### What needs to be done
The word "fillers" may appear in some lines of the data; copy every such line.

Collected data entries:
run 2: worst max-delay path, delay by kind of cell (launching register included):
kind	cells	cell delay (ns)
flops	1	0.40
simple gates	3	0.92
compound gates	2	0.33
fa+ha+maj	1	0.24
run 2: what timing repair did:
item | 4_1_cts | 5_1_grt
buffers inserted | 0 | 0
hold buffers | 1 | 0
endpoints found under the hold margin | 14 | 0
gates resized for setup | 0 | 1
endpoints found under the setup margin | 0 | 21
### config.mk
export PLATFORM = sky130hd
export DESIGN_NAME = keypad_digit_buffer
export DESIGN_NICKNAME = d
export VERILOG_FILES = /design/src/rtl/lock_pkg.sv /design/src/rtl/keypad_digit_buffer.sv
export SDC_FILE = /design/constraint.sdc
export NUM_CORES = 1
export LEC_CHECK = 0
export ABC_CLOCK_PERIOD_IN_PS = 2690
export CAP_MARGIN = 30
export CORE_ASPECT_RATIO = 0.75
export CORE_MARGIN = 3
export CORE_UTILIZATION = 50
export CTS_BUF_LIST = sky130_fd_sc_hd__clkbuf_4 sky130_fd_sc_hd__clkbuf_8 sky130_fd_sc_hd__clkbuf_16
export DETAILED_ROUTE_END_ITERATION = 10
export PLACE_DENSITY = 0.84
export RECOVER_POWER = 50
export SLEW_MARGIN = 15
export SYNTH_ARGS = -nofsm -noshare
export SYNTH_HDL_FRONTEND = slang
export SYNTH_SLANG_ARGS = --single-unit
export TNS_END_PERCENT = 100
### constraint.sdc
create_clock -name clk -period 2.69 [get_ports clk]
set_input_delay 0.6725 -clock clk [delete_from_list [all_inputs] [get_ports clk]]
set_output_delay 0.6725 -clock clk [all_outputs]
set_load 0.01 [all_outputs]
### src/rtl/lock_pkg.sv
// Shared key codes, compare-select codes, FSM states and the code payload type
// used by the keypad digit buffer and the code entry checker.
package lock_pkg;

    localparam int unsigned DIGIT_W    = 4;
    localparam int unsigned BUF_DIGITS = 8;
    localparam int unsigned UC_MIN     = 4;
    localparam int unsigned UC_MAX     = 6;
    localparam int unsigned PC_LEN     = 8;
    localparam int unsigned CNT_W      = 4;
    localparam int unsigned BUF_W      = BUF_DIGITS * DIGIT_W;

    localparam logic [3:0] KEY_DIGIT_MAX = 4'd6;
    localparam logic [3:0] KEY_CANCEL    = 4'd7;
    localparam logic [3:0] KEY_ENTER     = 4'd8;
    localparam logic [3:0] KEY_LOCK      = 4'd9;

    typedef enum logic [1:0] {
        SEL_UC  = 2'b00,
        SEL_PC  = 2'b01,
        SEL_STG = 2'b10,
        SEL_RSV = 2'b11
    } sel_e;

    typedef enum logic [1:0] {
        ST_IDLE = 2'd0,
        ST_CMP  = 2'd1,
        ST_DONE = 2'd2
    } state_e;

    // Right-aligned digit string; LS digit is the last key pressed.
    typedef struct packed {
        logic [BUF_W-1:0] digits;
        logic [CNT_W-1:0] len;
    } code_t;

    localparam code_t PC_CODE  = '{digits: 32'h0123_4560, len: 4'd8};
    localparam code_t UC_RESET = '{digits: 32'h0000_0123, len: 4'd4};

    function automatic logic uc_len_ok(input logic [CNT_W-1:0] len);
        return (len >= CNT_W'(UC_MIN)) && (len <= CNT_W'(UC_MAX));
    endfunction

endpackage

### src/rtl/keypad_digit_buffer.sv
// Shift buffer for keypad digits with count, sticky overflow and registered
// length-valid flags for the lock controller.
module keypad_digit_buffer
    import lock_pkg::*;
(
    input  logic               clk,
    input  logic               rst_n,
    input  logic               read_input,
    input  logic               clear,
    input  logic               push,
    input  logic [DIGIT_W-1:0] digit,
    output logic [BUF_W-1:0]   digits,
    output logic [CNT_W-1:0]   count,
    output logic               overflow,
    output logic               valid_len,
    output logic               valid_len_pc
);

    logic [BUF_W-1:0] buf_q, buf_d;
    logic [CNT_W-1:0] cnt_q, cnt_d;
    logic             ovf_q, ovf_d;
    logic             rd_q;
    logic             vl_q, vl_d;
    logic             vlpc_q, vlpc_d;

    always_comb begin
        buf_d  = buf_q;
        cnt_d  = cnt_q;
        ovf_d  = ovf_q;
        if (clear || (read_input && !rd_q)) begin
            buf_d = '0;
            cnt_d = '0;
            ovf_d = 1'b0;
        end else if (push) begin
            if (cnt_q == CNT_W'(BUF_DIGITS)) begin
                ovf_d = 1'b1;
            end else begin
                buf_d = {buf_q[BUF_W-DIGIT_W-1:0], digit};
                cnt_d = cnt_q + CNT_W'(1);
            end
        end
        // Flags follow the registered count, so they lag a press by one cycle.
        vl_d   = uc_len_ok(cnt_q) && !ovf_q;
        vlpc_d = (cnt_q == CNT_W'(PC_LEN)) && !ovf_q;
    end

    always_ff @(posedge clk) begin
        if (!rst_n) begin
            buf_q  <= '0;
            cnt_q  <= '0;
            ovf_q  <= 1'b0;
            rd_q   <= 1'b0;
            vl_q   <= 1'b0;
            vlpc_q <= 1'b0;
        end else begin
            buf_q  <= buf_d;
            cnt_q  <= cnt_d;
            ovf_q  <= ovf_d;
            rd_q   <= read_input;
            vl_q   <= vl_d;
            vlpc_q <= vlpc_d;
        end
    end

    assign digits       = buf_q;
    assign count        = cnt_q;
    assign overflow     = ovf_q;
    assign valid_len    = vl_q;
    assign valid_len_pc = vlpc_q;

endmodule

# [Word-level counts from Yosys, hierarchy flattened]
# Index checks and enable logic that the tools add are counted.
[classes] addsub=1 eq_ne=1 n_lt_le_gt_ge=2 bitwise_logic=2 reduce_logical=10
[op_table] cell="4-bit by 1-bit adder with 4-bit output, second input constant" n=1
[op_table] cell="4-bit == test, second input constant" n=1
[op_table] cell="4-bit by 3-bit greater-or-equal comparator with 1-bit output, second input constant" n=1
[op_table] cell="4-bit by 3-bit less-or-equal comparator with 1-bit output, second input constant" n=1
[op_table] cell="1-bit logical AND" n=4
[op_table] cell="2-bit AND reduction" n=2
[op_table] cell="1-bit zero test" n=2
[op_table] cell="1-bit inverter" n=2
[op_table] cell="2-bit OR reduction" n=1
[op_table] cell="1-bit logical OR" n=1
[word_totals] word_cells=22 out_inout_bits=39 inputBits=9 reg_bits=40

# [Longest topological paths before layout]
# Gate-level depths: netlist (run 1).
[logic_depth] depth_word=4 ltp_mapped=7 mapped_depth_nobuf=5

# [Least setup slack after synthesis (run 1)]
# OpenSTA, ideal clock, no wires.
[synth_path] path_type="flip-flop to flip-flop" from="register cnt_q[0], in the netlist count[0]" to="register buf_q[28], in the netlist digits[28]" setup_slack_ns=1.264 period_less_slack_ns=1.426 arrival_ns=1.354 required_ns=2.618 n_path_buf=2 path_stages_with_launch=8 setup_ns=0.072 cell_sequence="dfxtp_1 > inv_1 > ha_1 > nand2_2 > o21a_1 > buf_6 > buf_12 > mux2i_1"
[synth_via] elab_chain_len=3
[synth_rtl] item="start, declared" line="keypad_digit_buffer.sv:20" text="logic [CNT_W-1:0] cnt_q, cnt_d;"
[synth_rtl] item="start signal, assigned" line="keypad_digit_buffer.sv:57" text="cnt_q <= cnt_d;"
[synth_rtl] item="4-bit == test" line="keypad_digit_buffer.sv:35" text="if (cnt_q == CNT_W'(BUF_DIGITS)) begin"
[synth_rtl] item="1-bit inverter (no source line)"
[synth_rtl] item="2-bit AND reduction (no source line)"
[synth_rtl] item="end signal, assigned" line="keypad_digit_buffer.sv:56" text="buf_q <= buf_d;"
[synth_rtl] item="end, declared" line="keypad_digit_buffer.sv:19" text="logic [BUF_W-1:0] buf_q, buf_d;"
# No other way between the ends.
# A chain may end at the register's enable or synchronous reset.

# [Worst setup path in the final report (run 1)]
[layout_path] from="input rst_n" to="register buf_q[23], in the netlist digits[23]"
[layout_via] elab_chain_len=2
[layout_rtl] item="start, declared" line="keypad_digit_buffer.sv:7" text="input logic rst_n,"
[layout_rtl] item="1-bit inverter (no source line)"
[layout_rtl] item="2-bit OR reduction (no source line)"
# No other way between the ends.

==> results of run 1 <==
state kept, by name, indices dropped and copies added, names as in the netlist:
signal	cells
valid_len	1
rd_q	1
valid_len_pc	1
digits	32
overflow	1
count	4
kinds of logic (layout without fill, tap and decap cells):
family	Yosys count	in the layout	synth area share (%)
AO/OA/AOI/OAI	5	5	2.12
XOR/XNOR	1	1	0.530
adder cells (fa/ha/maj)	2	2	1.51
buffers and inverters	22	65	7.87
flip-flops	40	40	48.4
multiplexers	34	34	20.6
AND/OR/NAND/NOR	52	52	18.9
metal layers:
layer  vias up  track usage (%)  part of all wire [%]
met2        55             33.9                    49
met3         2             7.22                   6.2
met4         0             3.95                  0.25
met5         -                0                     0
li1        671                -                     -
met1       662             25.7                    44
stage by stage:
step           power, mW  util [%]
2_1_floorplan      0.674         -
3_3_place_gp       0.693      68.8
3_5_place_dp       0.696      69.1
4_1_cts             1.18      72.7
5_1_grt             1.21      72.6
6_report            1.17      72.6
critical path: stages:
cell           delay, ps
dlygate4sd3_1        570
clkbuf_2             640
nand4_1              240
mux2i_1              210
Yosys cell counts:
cell	n	area share [%]
buf_12	2	2.4
nand2b_1	2	0.76
clkbuf_1	9	2.0
o21a_1	1	0.45
ha_1	2	1.5
a2111oi_0	1	0.53
a41oi_1	1	0.53
a21oi_1	1	0.30
nand2_1	2	0.45
nand4_1	42	16
nor2_1	2	0.45
nand2_2	1	0.38
o21ai_0	1	0.30
dfxtp_1	40	48
inv_1	4	0.91
nand3_1	1	0.30
and2_1	1	0.38
buf_2	6	1.8
mux2i_1	34	21
xor2_1	1	0.53
nor3_1	1	0.30
buf_6	1	0.68
layout make-up:
cell class | count | area, um^2 | share of cell area (%)
Clock buffer | 6 | 76.3 | 3.45
Clock inverter | 2 | 35.0 | 1.59
Inverter | 4 | 15.0 | 0.680
Multi-Input combinational cell | 94 | 722 | 32.7
Sequential cell | 40 | 801 | 36.2
Tap cell | 38 | 47.5 | 2.15
Timing Repair Buffer | 53 | 513 | 23.2
power groups by stage:
stage	registers (mW)	logic [mW]	clock network [mW]
floorplan	0.612	0.0630	0
global placement	0.611	0.0828	0
detailed placement	0.611	0.0847	0
CTS	0.597	0.0853	0.498
global route	0.597	0.0911	0.523
finish	0.597	0.0855	0.490
worst max-delay path by stage:
stage,from,endpoint,depth (start not counted)
floorplan,count[0],digits[28],7
global placement,push,digits[26],3
detailed placement,push,digits[23],4
CTS,count[2],count[2],1
global route,rst_n,digits[23],4
finish,rst_n,digits[23],4
==> results.md, run 1 <==
- Min-delay worst type: reg -> reg
- Root buffer cell: clkbuf_8
- Finished Layout Cells: 237
- Post-DP Area: 0.00210 mm^2
- Combinational power share: 7.3%
- Share of cells above drive strength 1: 7.54%
- Hold worst-path end: digits[30]
- Flop pwr share: 50.9%
- Die Y-Extent: 55.8 um
- GP Congestion: 0.747
- Setup Skew: 4.74 ps
- Largest net degree at the start of global routing: 43
- PnR worst setup slack: 544 ps
- Commonest non-fill, non-tap cell in the layout: nand4_1
- Worst hold start: digits[30]
- FF-to-FF End: digits[19]
- Remaining global-route overflow: 0
- Final period utilization: 79.8%
- Area of the core: 0.00304 mm^2
- Routed length per instance: 16.8 um
- Setup Buffers After CTS: 0
- CP max FO: 42
- Total die area: 0.00404 mm^2
- I/O pin count: 48
- Vias/cell: 5.86
- Most frequent cells in the layout: nand4_1, dfxtp_1, clkdlybuf4s50_1
- # clock sinks: 40
- Post-layout nets: 209
- Die width: 72.4 um
- Tot GR Track Use: 20.4%
- WL final: 3.99 mm
- CTS tree: yes
- Final setup vio count: 0
- Critical R2R Launch: count[0]
- Max-slew headroom: 46.3%
- Ant diodes: 0
- DRC Markers: 0
- Layout fillers: 218
- Synthesis-stage register bit count: 40
- Syn_nets: 167
- Crit path DAT: 2350 ps
- WP data required: 2900 ps
- Clock-pin slew on the worst setup and hold paths: 80 ps
- Sw Share: 22.1%
- Number of buffers created by CTS: 5
- Final instance area: 0.00221 mm^2
- Synth unique cells: 22
- CP startpoint kind: input port
- # hold bufs at CTS: 0
- Inst Count DP: 229
- Initial Util: 54.3%
- Vias in the first global route: 1352
- LEAKAGE: 0.876 nW
- Hold Fails Final Rpt: 0
- Mapped cell area: 0.00165 mm^2
- Slew @ Worst Pin: 805 ps
- Port bufs: 47
- TritonRoute pass-1 iters: 4
- Post-DRT Antenna Nets: 0
- Unrepaired setup endpoints after global routing: false
- First-pass GRT wire length: 6.56 mm
- Max-Cap Viols: 0
- Routed vias: 1390
- H-tree Lvls: 2
- Cells on worst reg2reg path: 6
- Sequential-to-total area share from yosys stat: 48.4%
- Critical path type: in -> reg
- Syn. warnings: 0
- HPWL Detailed: 2.66 mm
- Resized cells post-CTS: 0
- Crit end category: flip-flop
- Max-slew violations: 0
- Clock Latency Late Sink: 290 ps
- R2r setup slk: 930 ps
- Mean Syn Cell Area: 10.6 um^2
- Power Internal: 0.914 mW
- FMAX: 466 MHz
- Max IR drop VDD: 394 uV
- Period minus WS final: 2150 ps
- Cell count after synthesis: 156
- Cell row count: 17
- Number of DRC markers in iteration 0: 78
- PwrDens: 531 mW/mm^2
- CTS Buffer Depth: 2
- Power share of the clock group: 41.8%
- Initial antenna violation count: 0
- Dpl ws: 561 ps
- Area Growth Syn to Fin: 33.7%
- Outcome: finished clean
- Setup TNS: 0 ps
- Sw Pwr: 0.259 mW
- Hold_ws: 472 ps
- Hold Path Stages: 2
Power figures use the tool's default switching activity.
==> run 2, diff against run 1 <==
ABC_CLOCK_PERIOD_IN_PS = 2000   (was 2690)
CORE_UTILIZATION = 46   (was 50)
PLACE_DENSITY = 0.78   (was 0.84)
clock period = 2 ns   (was 2.69 ns; I/O delays follow)
==> run 2 against run 1 <==
Count of clock-buffer cells in the layout increased by 2. Clock skew is 3.1 ps higher. Via count decreased by 0.79%. Cell count is 0.84% higher. Total power rose by 26%. Utilization shrank 6.5 points. Setup slack lost 350 ps. First-iteration DRC count shrank 12%. Critical path type is now reg -> out.
==> results.md, run 2 (synthesis gave the netlist of run 1 again) <==
- Outcome: finished clean
- WL final: 3.77 mm
- Setup TNS: 0 ps
- Hold worst-path end: digits[28]
- Crit path DAT: 1310 ps
- Vias/cell: 5.77
- R2r setup slk: 250 ps
- Final setup vio count: 0
- Share of cells above drive strength 1: 7.04%
- Number of DRC markers in iteration 0: 69
- Max-Cap Viols: 0
- Power Internal: 1.16 mW
- Critical R2R Launch: count[0]
- Final instance area: 0.00222 mm^2
- Vias in the first global route: 1338
- Period minus WS final: 1810 ps
- Ant diodes: 0
- Worst path top cell family by delay: buffers and inverters
- Total die area: 0.00436 mm^2
- Routed length per instance: 15.8 um
- Area of the multi-input gates: 719 um^2
- Final period utilization: 90.5%
- Power share of the clock group: 37.4%
- H-tree Lvls: 2
- Area of the core: 0.00336 mm^2
- Tot GR Track Use: 18.3%
- FF-to-FF End: digits[3]
- Hold Path Stages: 2
- TritonRoute pass-1 iters: 4
- Critical path type: reg -> out
- Die Y-Extent: 57.9 um
- LEAKAGE: 0.846 nW
- Cells on worst reg2reg path: 6
- CP max FO: 7
- WP data required: 1500 ps
- Initial antenna violation count: 0
- Commonest non-fill, non-tap cell in the layout: clkdlybuf4s50_1
- Number of buffers created by CTS: 5
- Max reg flops: 32
- Max incr delay on CP: 590 ps
- Routed vias: 1379
- Worst Path Buf+Inv: 1
- HPWL Detailed: 2.60 mm
- Largest net degree at the start of global routing: 42
- Clock-pin slew on the worst setup and hold paths: 70 ps
- Clock Latency Late Sink: 280 ps
- Remaining global-route overflow: 0
- Die width: 75.2 um
- Critical path depth: 1
- Root buffer cell: clkbuf_8
- Slowest cell on the critical path: clkdlybuf4s50_1
- FMAX: 553 MHz
- Layout fillers: 248
- CTS tree: yes
- CTS Buffer Depth: 2
- Post-DRT Antenna Nets: 0
- CP startpoint kind: flip-flop
- GP Congestion: 0.798
- Combinational power share: 8.2%
- PwrDens: 666 mW/mm^2
- Post-layout nets: 209
- Most frequent cells in the layout: clkdlybuf4s50_1, nand4_1, dfxtp_1
- Cell row count: 18
- DRC Markers: 0
- Resized cells post-CTS: 0
- Pwr Total: 1.48 mW
- Post-DP Area: 0.00214 mm^2
- Setup Buffers After CTS: 0
- Max-slew headroom: 65.8%
- Worst-path cell chain: clkdlybuf4s50_1
- Unrepaired setup endpoints after global routing: false
- First-pass GRT wire length: 6.13 mm
- Sw Pwr: 0.318 mW
- Setup Skew: 7.83 ps
- Sw Share: 21.6%
- I/O pin count: 48
- Worst hold start: digits[28]
- Max-slew violations: 0
- Hold Fails Final Rpt: 0
- # clock sinks: 40
- Flop pwr share: 54.4%
- Crit end category: primary output
- # hold bufs at CTS: 0
- Initial Util: 49.3%
- Seq. cell area: 801 um^2
- Area Growth Syn to Fin: 34.2%
- Slew @ Worst Pin: 513 ps
- Min-delay worst type: reg -> reg
- Port bufs: 47
- Max IR drop VDD: 363 uV
## run 2: changes by cell type in the layout (fill, tap and decap cells not counted), moves of 2 or more
cell	change
clkdlybuf4s50_1	+9
dlygate4sd3_1	-9
buf_4	-4
clkbuf_4	+2
buf_12	+2
## run 2: final cells by class
cell class / count / share of cell area (%)
well taps: 40 / 2.26
clock buffers: 8 / 4.40
inverters: 4 / 0.677
repair buffers: 53 / 24.1
multi-input cells: 94 / 32.4
flip-flops and latches: 40 / 36.1
## run 2: per-layer routing
metal | GRT usage (%) | routed length, um | vias to the layer above | share of wire [%]
li1 | - | - | 677 | -
met5 | 0 | 0 | - | 0
met1 | 25.4 | 1810 | 656 | 48
met2 | 28.2 | 1780 | 42 | 47
met3 | 6.76 | 152 | 4 | 4.0
met4 | 2.74 | 26 | 0 | 0.69
## run 2: worst register-to-register path, delay by kind of cell (launching register included)
kind	cells	cell delay [ps]
AOI/OAI and AO/OA	1	120
adders and majority gates	1	220
buffers and inverters	2	510
DFF	1	430
muxes	1	260
and+or+nand+nor	1	130
## run 2: how the worst max path moves through the flow
stage / from / endpoint / slack [ps]
finish: count[2] / count[2] / 190
floorplan: count[0] / digits[28] / 570
global placement: push / digits[5] / 270
detailed placement: push / digits[3] / 200
global route: count[0] / digits[1] / 110
CTS: count[2] / count[2] / 190
## run 2: power by group through the flow
stage	Combinational, mW	Sequential, mW	Clock [mW]
floorplan	0.0847	0.822	0
global placement	0.122	0.821	0
detailed placement	0.124	0.822	0
CTS	0.125	0.803	0.562
global route	0.130	0.803	0.606
finish	0.121	0.803	0.553
## run 2: through the flow
step / hold slack, ps / util, % / setup slack, ps / cells
after floorplan: 494 / - / 574 / 156
after global placement: 458 / 63.8 / 272 / 231
after detailed placement: 472 / 63.8 / 200 / 231
after CTS: 482 / 66.7 / 193 / 239
after global routing: 495 / 66.1 / 105 / 239
final: 480 / 66.1 / 191 / 239
==> run 3, diff against run 2 <==
CORE_UTILIZATION = 30   (was 46)
PLACE_DENSITY = not set   (was 0.78)
TNS_END_PERCENT = not set   (was 100)
==> run 3 against run 2 <==
Clock skew rose by 2.0 ps. Cell area rose by 1.4%. Global-route usage is 4.9 points lower. Worst hold slack about the same. Count of clock-buffer cells in the layout down 2. Setup slack worse by 20 ps. Maximum frequency shrank 1.1%. Die area grew 48%. Flip-flop and latch count unchanged. Critical endpoint unchanged.
==> results.md, run 3 (synthesis gave the netlist of run 1 again) <==
- Outcome: finished clean
- Crit path DAT: 1330 ps
- Worst-path cell chain: clkdlybuf4s50_1
- Worst Path Buf+Inv: 1
- Pwr Total: 1.45 mW
- Min-delay worst type: reg -> reg
- Total die area: 0.00645 mm^2
- Final period utilization: 91.4%
- Commonest non-fill, non-tap cell in the layout: clkdlybuf4s50_1
- Layout fillers: 492
- # hold bufs at CTS: 0
- Max-slew headroom: 69.1%
- Number of buffers created by CTS: 5
- HPWL Detailed: 2.70 mm
- Area Growth Syn to Fin: 36.1%
- Finished Layout Cells: 271
- I/O pin count: 48
- Dpl ws: 203 ps
- Max-Cap Viols: 0
- LEAKAGE: 0.840 nW
- FMAX: 547 MHz
- Post-layout util: 44.2%
- Die Y-Extent: 70.3 um
- Max-slew violations: 0
- Clock-pin slew on the worst setup and hold paths: 80 ps
- Largest net degree at the start of global routing: 42
- Post-DP Area: 0.00219 mm^2
- CTS Buffer Depth: 2
- Initial Util: 32.5%
- TritonRoute pass-1 iters: 4
- Post-layout nets: 210
- GP Congestion: 0.706
- Hold Fails Final Rpt: 0
- CP startpoint kind: flip-flop
- H-tree Lvls: 2
- CTS tree: yes
- WP data required: 1500 ps
- Resized cells post-CTS: 0
- Slowest cell on the critical path: clkdlybuf4s50_1
- PwrDens: 646 mW/mm^2
- Setup Skew: 9.86 ps
- Initial antenna violation count: 0
- Clock Latency Late Sink: 290 ps
- Share of cells above drive strength 1: 7.04%
- Vias/cell: 5.01
- Max incr delay on CP: 600 ps
- Final setup vio count: 0
- Inst Count DP: 264
- Routed vias: 1358
- WL final: 4.12 mm
- Area of the core: 0.00509 mm^2
- Tot GR Track Use: 13.5%
- Port bufs: 47
- Number of DRC markers in iteration 0: 56
- Seq. cell area: 801 um^2
- PnR worst setup slack: 171 ps
- Setup TNS: 0 ps
- Slew @ Worst Pin: 464 ps
- Area of the multi-input gates: 719 um^2
- Critical path type: reg -> out
- CP max FO: 7
- Crit end category: primary output
- Most frequent cells in the layout: clkdlybuf4s50_1, nand4_1, dfxtp_1
- Max IR drop VDD: 271 uV
- Unrepaired setup endpoints after global routing: false
- First-pass GRT wire length: 6.99 mm
- DRC Markers: 0
- Hold_ws: 480 ps
- Routed length per instance: 15.2 um
- Post-DRT Antenna Nets: 0
- Ant diodes: 0
- Remaining global-route overflow: 0
- Vias in the first global route: 1372
- Root buffer cell: clkbuf_8
- Final instance area: 0.00225 mm^2
- Cell row count: 22
- Die width: 91.7 um
- Period minus WS final: 1830 ps
- Setup Buffers After CTS: 0
- # clock sinks: 40
- Max reg flops: 32
- Worst path top cell family by delay: buffers and inverters
[run 3: cell types whose count changed in the layout (fill, tap and decap cells not counted)]
cell,previous run,this run
buf_4,1,2
clkbuf_4,3,2
clkbuf_8,6,5
clkdlybuf4s50_1,45,46
clkinv_2,0,1
dlygate4sd3_1,2,1
o21ai_0,1,0
o21ai_1,0,1
[run 3: final timing paths]
kind / startpoint / endpoint / slack, ps / depth (start not counted)
worst max-delay path: count[2] / count[2] / 170 / 1
worst min-delay path: digits[30] / digits[30] / 480 / 2
worst max register to register: count[0] / digits[6] / 240 / 6
worst min register to register: digits[30] / digits[30] / 480 / 2
[run 3: area by class of cell]
cell class	instances	area share, %
clock buffer	6	3.39
sequential	40	35.6
timing repair buffer	54	24.1
clock inverter	1	0.222
tap	72	4.00
multi-input combinational	94	32.0
inverter	4	0.667
[run 3: layer usage]
layer | vias up | wire length [um] | global-route usage [%]
met5 | - | 0 | 0
met1 | 633 | 2060 | 18.1
met2 | 45 | 1780 | 20.3
met4 | 0 | 38 | 4.45
met3 | 5 | 238 | 4.41
li1 | 675 | - | -
[run 3: worst register-to-register path, cell delays in order, from the launching register on]
cell	delay [ps]
dfxtp_1	440
inv_1	90
ha_1	210
nand2_1	130
o21a_1	120
clkbuf_4	430
mux2i_1	260
[run 3: power breakdown]
| part | internal [mW] | leakage [nW] | switching (mW) |
|---|---|---|---|
| clock network | 0.251 | 0.0445 | 0.275 |
| registers | 0.800 | 0.323 | 0.00314 |
| logic | 0.0516 | 0.473 | 0.0729 |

### Answer for the task
- Layout fillers: 218
- Layout fillers: 248
- Layout fillers: 492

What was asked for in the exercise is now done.